Environmental specialist Filta Group has warned operators to take FOG compliance seriously or risk action from water authorities that are cracking down on the foodservice sector.
With venues preparing to reopen following the latest Covid-19 lockdown, the company said operators needed to take urgent action if they have received a FOG (fats, oils and grease) Compliance Notice.
Edward Palin, commercial director at Filta Group, said that water companies were becoming more active and taking a tougher stance with restaurant operators regarding FOG discharge.
“Water Companies have an OFWAT obligation to reduce blockages and they are focusing on foodservice operators. If they can reduce grease into networks they will reduce blockages and they are putting a lot of resources into inspection visits to enforce this. Enforcement action is serious and can result in a fine and or criminal prosecution.”
Under Section 111 of the Water Industry Act 1991 (WIA), it is a criminal offence to ‘throw, empty or turn, or suffer or permit to be thrown or emptied or to pass, into public sewer, or into any drain or sewer communicating with a public sewer any matter likely to affect prejudicially the treatment and disposal of its contents’.

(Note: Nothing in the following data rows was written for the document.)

What follows belongs to an exercise in optimizing a design on an open flow for small area, a short achievable clock period and few clock cycles; a production flow would make more cautious choices. Where RTL was checked, it was by simulation tests only, not by an equivalence proof against the original.

Setup of the baseline:
==> module encrpytion, before the edit <==
module encrpytion        
    # (parameter k = 32)(
    input clk,               
    input rst,               
    input en,                
    input [k-1:0]a,          
    input [2*k-1:0]n,        
    input [k:0]e,            
    output [k-1:0]cipher,    
    output reg ready_flag    
    );
localparam KS = 2;                   
localparam W  = 35;                  
localparam NW = (33 + KS - 1) / KS;  
localparam D  = NW * KS;             
localparam JW = 5;                   
localparam ST_MUL  = 3'd0;           
localparam ST_CONV = 3'd1;           
localparam ST_NORM = 3'd2;           
localparam ST_FIX  = 3'd3;           
localparam ST_UNA  = 3'd4;           
localparam ST_UNB  = 3'd5;           
reg  [W-1:0]  S, C;       
reg  [32:0]   R;          
reg  [31:0]   N;          
reg  [4:0]    sh;         
reg  [KS-1:0] dq;         
reg           first;      
reg           lastc;      
reg  [JW-1:0] j;          
reg  [4:0]    idx;        
reg           ebit;       
reg           sq;         
reg  [2:0]    st;
reg           run;
assign cipher = R[31:0];
reg  [4:0] idx0;
integer i;
always @(*) begin
    idx0 = 5'd0;
    for (i = 1; i <= k; i = i + 1)
        if (e[i]) idx0 = i - 1;
end
wire [W-1:0] Y  = {{(W-33){R[32]}}, R};
wire [W-1:0] Nx = {{(W-32){1'b0}}, N};
wire [W-1:0] N2 = {{(W-33){1'b0}}, N, 1'b0};
wire [7:0] H1 = {4'd0, N[31:28]};
wire [7:0] H3 = {4'd0, N[31:28]} + {3'd0, N[31:27]};
reg [W-1:0] vs [0:KS];
reg [W-1:0] vc [0:KS];
reg [W-1:0] z, s1, c1, z2;
reg [7:0]   u2;
reg         neg, nz, qp, qn, q2;
integer     t;
always @(*) begin
    vs[0] = S;
    vc[0] = C;
    for (t = 0; t < KS; t = t + 1) begin
        nz  = dq[KS-1-t];
        neg = first & (t == 0) & nz;        
        z   = nz ? (Y ^ {W{neg}}) : {W{1'b0}};
        s1  = {vs[t][W-2:0], 1'b0} ^ {vc[t][W-2:0], 1'b0} ^ z;
        c1  = {(({vs[t][W-3:0], 1'b0} & {vc[t][W-3:0], 1'b0}) |
                ({vs[t][W-3:0], 1'b0} & z[W-2:0]) |
                ({vc[t][W-3:0], 1'b0} & z[W-2:0])), neg};
        u2  = {s1[W-1:28] + c1[W-1:28], 1'b0} + 8'd2;
        qp  = !u2[7] && (u2 >= H1);
        q2  = (!u2[7] && (u2 >= H3)) || (u2[7] && ((-u2) > H3));
        qn  = u2[7] && ((-u2) > H1);
        z2  = (qp | qn) ? ((q2 ? N2 : Nx) ^ {W{qp}}) : {W{1'b0}};
        vs[t+1] = s1 ^ c1 ^ z2;
        vc[t+1] = {((s1[W-2:0] & c1[W-2:0]) | (s1[W-2:0] & z2[W-2:0]) |
                    (c1[W-2:0] & z2[W-2:0])), qp};
    end
end
wire        cpa_conv = (st == ST_CONV);
wire [32:0] opA = cpa_conv ? S[32:0] : R;
wire [32:0] opB = cpa_conv ? C[32:0] : ((st == ST_FIX) ? {1'b0, N} : ~{1'b0, N});
wire [32:0] sum = opA + opB + {32'd0, st == ST_UNB};
wire [D-1:0] Xs = {{(D-33){R[32]}}, R};
wire [D-1:0] Xn = {{(D-33){sum[32]}}, sum};
wire [D-1:0] Xa = {{(D-32){1'b0}}, a};
wire [KS-1:0] wsq  = Xs[KS*j +: KS];
wire [KS-1:0] wmul = Xa[KS*j +: KS];
wire idle   = ~run & ~ready_flag;
wire domul  = sq & ebit;
wire conv_done = ~domul & (idx == 5'd0);
wire fin    = ((st == ST_FIX) | (st == ST_UNB)) & (sh == 5'd0);
always @(posedge clk or posedge rst) begin
    if (rst) begin
        run <= 1'b0;
        ready_flag <= 1'b0;
    end else begin
        run <= en & (idle | (run & ~fin));
        ready_flag <= en & (ready_flag | (run & fin));
    end
end
always @(posedge clk) begin
    ebit <= e[idx];
    if (idle) begin
        R     <= {1'b0, a};
        N     <= n[31:0];
        sh    <= 5'd0;
        idx   <= idx0;
        sq    <= 1'b1;
        S     <= {W{1'b0}};
        C     <= {W{1'b0}};
        dq    <= Xa[D-1 -: KS];
        first <= 1'b1;
        lastc <= 1'b0;
        j     <= NW - 2;
        st    <= n[31] ? ST_MUL : ST_NORM;
    end else if (run) begin
        case (st)
        ST_NORM: begin
            N  <= {N[30:0], 1'b0};
            sh <= sh + 5'd1;
            if (N[30]) st <= ST_MUL;
        end
        ST_MUL: begin
            S     <= vs[KS];
            C     <= vc[KS];
            first <= 1'b0;
            dq    <= sq ? wsq : wmul;
            lastc <= (j == 0);
            j     <= j - 1'b1;
            if (lastc) st <= ST_CONV;
        end
        ST_CONV: begin
            R     <= sum;
            S     <= {W{1'b0}};
            C     <= {W{1'b0}};
            first <= 1'b1;
            lastc <= 1'b0;
            j     <= NW - 2;
            if (domul) begin
                sq <= 1'b0;
                dq <= Xa[D-1 -: KS];
                st <= ST_MUL;
            end else if (idx == 5'd0) begin
                st <= ST_FIX;
            end else begin
                sq  <= 1'b1;
                idx <= idx - 5'd1;
                dq  <= Xn[D-1 -: KS];
                st  <= ST_MUL;
            end
        end
        ST_FIX: begin
            if (R[32]) R <= sum;
            st <= ST_UNA;
        end
        ST_UNA: begin
            N  <= {1'b0, N[31:1]};
            sh <= sh - 5'd1;
            st <= ST_UNB;
        end
        ST_UNB: begin
            if (!sum[32]) R <= sum;
            st <= ST_UNA;
        end
        default: st <= ST_MUL;
        endcase
    end
end
endmodule
export LEC_CHECK = 0
export CAP_MARGIN = 20
export CORE_MARGIN = 2
export CORE_UTILIZATION = 55
export PLACE_DENSITY = 0.7
export SETUP_SLACK_MARGIN = 5
export SLEW_MARGIN = 20
create_clock -name core_clock -period 10.0 [get_ports {clk}]
run.sh (not shown) runs the stock make flow with config.mk's settings and CLKGATE_MAP_FILE= SYNTH_SCRIPT=/design/flow/synth_recipe.tcl, a recipe that flattens the netlist after the stock synthesis.
Modified inputs, the candidate compared to the baseline
-- flow/design.v --
<<< the baseline, line 10
    output reg ready_flag    
    );
localparam KS = 2;                   
localparam W  = 35;                  
localparam NW = (33 + KS - 1) / KS;  
>>> the candidate, line 10
    output reg ready_flag    
    );
localparam KS = 1;                   
localparam W  = 35;                  
localparam NW = (33 + KS - 1) / KS;  
### Flow results
The candidate: met2 layer usage reported by global route is 1.3 points higher than what the baseline reported. The baseline -> the candidate: peak clock frequency supported by timing increased by more than half. The candidate ends up with lower share of synthesized cell area in and, or, nand and nor gates than the baseline does. Taking the candidate over the baseline, the total placed cells including tap cells ratio works out to 0.75. Multi-input combinational cell count in the candidate vs the baseline: down 403. Between the baseline and the candidate, the flow reports number of clock sinks seen by CTS decreasing slightly. Dominant combinational cell family by area after synthesis: adder cells -> the baseline, compound AO/OA/AOI/OAI gates -> the candidate. Final design area excluding fillers, the baseline and the candidate: higher on the baseline.
Function was not checked in any run of this note: the RTL went through the layout flow alone.


Another version of the RTL of encrpytion (not shown whole).
For scale: about 110 flip-flops, roughly 170 I/O pins, roughly 11000 sq um of cells after synthesis.
## encrpytion
module encrpytion        
    # (parameter k = 32)(
    input clk,               
    input rst,               
    input en,                
    input [k-1:0]a,          
    input [2*k-1:0]n,        
    input [k:0]e,            
    output [k-1:0]cipher,    
    output reg ready_flag    
    );
==> flow/config.mk <==
export PLATFORM = sky130hd
export DESIGN_NAME = encrpytion
export DESIGN_NICKNAME = encrpytion
export VERILOG_FILES = /design/flow/design.v
export SDC_FILE = /design/flow/constraint.sdc
export NUM_CORES = 4
export LEC_CHECK = 0
export ABC_AREA = 1
export CAP_MARGIN = 20
export CORE_MARGIN = 2
export CORE_UTILIZATION = 55
export PLACE_DENSITY = 0.7
export SETUP_SLACK_MARGIN = 5
export SLEW_MARGIN = 20
==> flow/constraint.sdc <==
create_clock -name core_clock -period 10.0 [get_ports {clk}]
set_input_delay 2.0000 -clock core_clock [delete_from_list [all_inputs] [get_ports {clk}]]
set_output_delay 2.0000 -clock core_clock [all_outputs]
set_load 0.01 [all_outputs]
standard.sh (not shown) runs the stock make flow with config.mk's settings and CLKGATE_MAP_FILE= SYNTH_SCRIPT=/design/flow/synth_recipe.tcl, a recipe that flattens the netlist after the stock synthesis.
==> flow/flow/run.sh <==
#!/bin/bash
# Standard ORFS layout (the standard.sh, unchanged synthesis); every
# input and output port still gets its own buffer, but a plain buf_1
# instead of the delay buffer buffer_ports picks by itself.
set -euo pipefail
export BUFFER_PORTS_ARGS="-buffer_cell sky130_fd_sc_hd__buf_1"
bash standard.sh > standard.log 2>&1
Testbench counts at the start, summed over its fixed seeds: cycles 6,240.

Mr Palin said that if any organisation receives a letter from their water company regarding the discharge of FOGs into the sewer network and making reference to the WIA 1991 Section 111, it is important to take appropriate measures to prevent enforcement action.
This can include fitting appropriate equipment to prevent FOGs from entering the sewage system.
Failure to act could lead to enforcement action and the risk of unlimited fines and/or up to two years imprisonment, as well as costs to cover the clearance of blockages, local flooding events and any other associated works if the water company’s investigations shows it was caused by a restaurant’s premises.
Any venue with a commercial kitchen on site is likely to be generating FOG from food preparation and washing of pots, pans, plates and utensils and will likely require a grease management system in place.